- **Entries provided**:
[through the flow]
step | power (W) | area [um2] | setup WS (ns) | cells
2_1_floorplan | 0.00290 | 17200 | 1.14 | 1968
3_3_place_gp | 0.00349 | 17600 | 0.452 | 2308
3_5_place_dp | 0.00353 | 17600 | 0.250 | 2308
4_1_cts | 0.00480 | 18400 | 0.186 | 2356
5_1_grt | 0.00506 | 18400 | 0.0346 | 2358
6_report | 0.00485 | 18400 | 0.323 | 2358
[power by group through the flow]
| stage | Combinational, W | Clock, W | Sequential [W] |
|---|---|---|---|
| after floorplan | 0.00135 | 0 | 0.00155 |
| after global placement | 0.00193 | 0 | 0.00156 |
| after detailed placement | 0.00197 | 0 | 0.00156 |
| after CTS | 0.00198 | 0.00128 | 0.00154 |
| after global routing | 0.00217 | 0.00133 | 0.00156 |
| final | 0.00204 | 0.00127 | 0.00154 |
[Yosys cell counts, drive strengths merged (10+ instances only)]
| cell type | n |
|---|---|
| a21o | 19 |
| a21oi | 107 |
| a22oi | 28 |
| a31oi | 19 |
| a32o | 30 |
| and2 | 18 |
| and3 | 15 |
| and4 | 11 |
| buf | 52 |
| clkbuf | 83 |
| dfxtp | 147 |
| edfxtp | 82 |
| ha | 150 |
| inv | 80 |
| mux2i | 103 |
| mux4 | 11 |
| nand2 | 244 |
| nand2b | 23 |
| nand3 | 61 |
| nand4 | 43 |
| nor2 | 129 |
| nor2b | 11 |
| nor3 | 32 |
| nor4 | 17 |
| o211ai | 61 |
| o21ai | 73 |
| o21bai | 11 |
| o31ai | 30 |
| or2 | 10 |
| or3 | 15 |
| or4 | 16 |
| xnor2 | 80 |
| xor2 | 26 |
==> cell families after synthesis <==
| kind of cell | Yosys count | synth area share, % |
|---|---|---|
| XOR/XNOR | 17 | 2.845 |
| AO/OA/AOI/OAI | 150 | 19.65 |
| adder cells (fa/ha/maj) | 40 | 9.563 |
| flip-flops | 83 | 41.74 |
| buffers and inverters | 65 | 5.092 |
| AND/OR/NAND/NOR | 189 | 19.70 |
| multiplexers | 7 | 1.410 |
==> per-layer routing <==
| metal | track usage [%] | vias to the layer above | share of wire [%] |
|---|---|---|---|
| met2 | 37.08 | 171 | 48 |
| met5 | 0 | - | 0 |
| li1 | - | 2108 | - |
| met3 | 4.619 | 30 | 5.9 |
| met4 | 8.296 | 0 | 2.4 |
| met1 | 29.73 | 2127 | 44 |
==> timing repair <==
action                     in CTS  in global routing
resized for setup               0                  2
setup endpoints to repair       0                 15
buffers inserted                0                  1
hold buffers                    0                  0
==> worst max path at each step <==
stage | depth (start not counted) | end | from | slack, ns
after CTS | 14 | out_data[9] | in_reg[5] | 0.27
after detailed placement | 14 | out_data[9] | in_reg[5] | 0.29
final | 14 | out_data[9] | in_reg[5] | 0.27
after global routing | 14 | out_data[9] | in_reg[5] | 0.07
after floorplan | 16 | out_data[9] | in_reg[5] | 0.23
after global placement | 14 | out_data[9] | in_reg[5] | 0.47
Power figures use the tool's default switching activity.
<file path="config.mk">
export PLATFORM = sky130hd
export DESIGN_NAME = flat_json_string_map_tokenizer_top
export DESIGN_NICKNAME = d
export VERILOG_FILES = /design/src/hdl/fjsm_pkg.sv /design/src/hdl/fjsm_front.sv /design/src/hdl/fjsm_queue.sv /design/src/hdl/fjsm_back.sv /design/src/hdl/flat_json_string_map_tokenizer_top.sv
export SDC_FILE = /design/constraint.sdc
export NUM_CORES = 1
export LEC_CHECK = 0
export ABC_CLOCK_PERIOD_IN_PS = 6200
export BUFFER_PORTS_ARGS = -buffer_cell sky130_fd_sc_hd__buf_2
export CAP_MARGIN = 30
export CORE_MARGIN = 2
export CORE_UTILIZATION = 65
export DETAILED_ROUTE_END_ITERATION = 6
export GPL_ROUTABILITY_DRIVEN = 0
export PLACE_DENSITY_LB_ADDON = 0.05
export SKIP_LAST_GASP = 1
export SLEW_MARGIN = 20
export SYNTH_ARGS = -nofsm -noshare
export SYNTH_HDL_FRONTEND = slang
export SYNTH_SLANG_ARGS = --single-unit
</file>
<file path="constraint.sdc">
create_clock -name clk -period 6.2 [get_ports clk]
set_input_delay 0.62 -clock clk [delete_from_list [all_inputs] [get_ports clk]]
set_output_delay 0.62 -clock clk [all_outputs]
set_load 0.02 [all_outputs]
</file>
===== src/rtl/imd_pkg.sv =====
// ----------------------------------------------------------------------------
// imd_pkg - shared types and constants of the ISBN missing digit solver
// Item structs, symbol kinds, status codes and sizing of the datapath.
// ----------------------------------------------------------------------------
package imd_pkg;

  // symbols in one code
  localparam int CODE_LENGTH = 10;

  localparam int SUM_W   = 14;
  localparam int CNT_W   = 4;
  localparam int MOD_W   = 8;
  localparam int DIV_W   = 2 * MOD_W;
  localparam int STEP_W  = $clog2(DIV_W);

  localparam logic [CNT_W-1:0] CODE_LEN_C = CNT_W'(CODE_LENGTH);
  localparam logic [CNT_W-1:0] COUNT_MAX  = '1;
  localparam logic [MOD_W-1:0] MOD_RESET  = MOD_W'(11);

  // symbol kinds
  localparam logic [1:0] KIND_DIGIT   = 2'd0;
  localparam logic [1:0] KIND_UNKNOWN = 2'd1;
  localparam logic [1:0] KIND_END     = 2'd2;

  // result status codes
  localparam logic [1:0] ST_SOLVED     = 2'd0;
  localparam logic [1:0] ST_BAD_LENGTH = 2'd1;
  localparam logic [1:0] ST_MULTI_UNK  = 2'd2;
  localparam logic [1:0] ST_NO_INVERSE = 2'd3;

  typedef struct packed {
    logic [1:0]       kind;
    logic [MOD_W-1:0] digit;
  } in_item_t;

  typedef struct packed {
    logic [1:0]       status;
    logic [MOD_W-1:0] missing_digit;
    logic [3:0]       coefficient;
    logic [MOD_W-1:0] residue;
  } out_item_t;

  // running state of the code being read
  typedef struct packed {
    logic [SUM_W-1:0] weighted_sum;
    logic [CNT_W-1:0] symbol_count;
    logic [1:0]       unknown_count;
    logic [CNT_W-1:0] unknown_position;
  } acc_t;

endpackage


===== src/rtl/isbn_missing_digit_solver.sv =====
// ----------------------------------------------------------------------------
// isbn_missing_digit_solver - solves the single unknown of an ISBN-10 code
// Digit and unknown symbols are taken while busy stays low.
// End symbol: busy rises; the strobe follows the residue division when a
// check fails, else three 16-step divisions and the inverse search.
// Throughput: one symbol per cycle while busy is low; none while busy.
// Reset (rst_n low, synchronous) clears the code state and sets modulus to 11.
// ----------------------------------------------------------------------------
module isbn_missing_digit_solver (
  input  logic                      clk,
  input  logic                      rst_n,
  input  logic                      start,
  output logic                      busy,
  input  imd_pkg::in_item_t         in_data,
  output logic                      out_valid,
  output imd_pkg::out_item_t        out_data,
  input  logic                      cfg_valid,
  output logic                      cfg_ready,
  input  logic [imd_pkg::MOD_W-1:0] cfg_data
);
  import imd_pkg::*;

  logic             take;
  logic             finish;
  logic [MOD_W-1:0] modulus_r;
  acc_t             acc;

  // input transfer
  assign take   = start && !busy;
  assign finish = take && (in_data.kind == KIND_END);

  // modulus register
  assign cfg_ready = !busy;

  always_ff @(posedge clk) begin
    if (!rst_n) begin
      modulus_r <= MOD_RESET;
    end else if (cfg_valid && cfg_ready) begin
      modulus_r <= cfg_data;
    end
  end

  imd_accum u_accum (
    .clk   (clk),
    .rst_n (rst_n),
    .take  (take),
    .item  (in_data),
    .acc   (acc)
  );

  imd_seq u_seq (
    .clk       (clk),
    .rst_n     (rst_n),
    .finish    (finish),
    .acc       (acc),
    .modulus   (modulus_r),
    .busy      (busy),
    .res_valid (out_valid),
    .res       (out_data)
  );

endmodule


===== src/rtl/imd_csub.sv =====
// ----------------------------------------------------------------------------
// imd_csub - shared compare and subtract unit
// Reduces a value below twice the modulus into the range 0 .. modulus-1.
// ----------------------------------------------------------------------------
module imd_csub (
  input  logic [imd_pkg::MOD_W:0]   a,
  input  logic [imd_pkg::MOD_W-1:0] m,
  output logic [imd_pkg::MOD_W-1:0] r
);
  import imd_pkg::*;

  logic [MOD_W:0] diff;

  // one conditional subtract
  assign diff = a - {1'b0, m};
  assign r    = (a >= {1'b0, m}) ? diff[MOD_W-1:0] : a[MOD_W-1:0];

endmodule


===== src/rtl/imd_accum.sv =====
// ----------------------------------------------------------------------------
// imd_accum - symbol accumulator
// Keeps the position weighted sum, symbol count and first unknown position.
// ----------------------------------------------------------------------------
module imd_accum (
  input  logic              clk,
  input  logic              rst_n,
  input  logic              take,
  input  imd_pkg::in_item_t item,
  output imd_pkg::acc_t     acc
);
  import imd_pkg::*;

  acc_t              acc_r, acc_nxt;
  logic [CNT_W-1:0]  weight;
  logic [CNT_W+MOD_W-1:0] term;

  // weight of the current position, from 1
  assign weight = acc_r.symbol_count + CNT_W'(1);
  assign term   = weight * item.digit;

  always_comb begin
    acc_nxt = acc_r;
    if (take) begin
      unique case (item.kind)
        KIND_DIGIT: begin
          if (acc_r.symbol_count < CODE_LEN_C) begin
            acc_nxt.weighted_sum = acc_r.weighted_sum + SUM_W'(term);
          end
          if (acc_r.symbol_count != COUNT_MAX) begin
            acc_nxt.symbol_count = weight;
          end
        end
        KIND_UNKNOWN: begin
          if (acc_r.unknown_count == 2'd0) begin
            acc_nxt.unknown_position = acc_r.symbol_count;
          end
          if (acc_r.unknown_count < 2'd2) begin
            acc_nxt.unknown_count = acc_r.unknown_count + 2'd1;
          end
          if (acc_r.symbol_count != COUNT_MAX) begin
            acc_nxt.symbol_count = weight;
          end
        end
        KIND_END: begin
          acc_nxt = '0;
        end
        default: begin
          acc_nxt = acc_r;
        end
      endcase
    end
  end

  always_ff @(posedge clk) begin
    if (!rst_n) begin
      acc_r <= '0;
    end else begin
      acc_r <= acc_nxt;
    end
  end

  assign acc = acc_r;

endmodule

- **The problem**: In the listing above, find the line with "nor2b | 11 |" and the line with "189 | 19.70 |", then reproduce both and every line between them exactly.

- **Your response**:
| nor2b | 11 |
| nor3 | 32 |
| nor4 | 17 |
| o211ai | 61 |
| o21ai | 73 |
| o21bai | 11 |
| o31ai | 30 |
| or2 | 10 |
| or3 | 15 |
| or4 | 16 |
| xnor2 | 80 |
| xor2 | 26 |
==> cell families after synthesis <==
| kind of cell | Yosys count | synth area share, % |
|---|---|---|
| XOR/XNOR | 17 | 2.845 |
| AO/OA/AOI/OAI | 150 | 19.65 |
| adder cells (fa/ha/maj) | 40 | 9.563 |
| flip-flops | 83 | 41.74 |
| buffers and inverters | 65 | 5.092 |
| AND/OR/NAND/NOR | 189 | 19.70 |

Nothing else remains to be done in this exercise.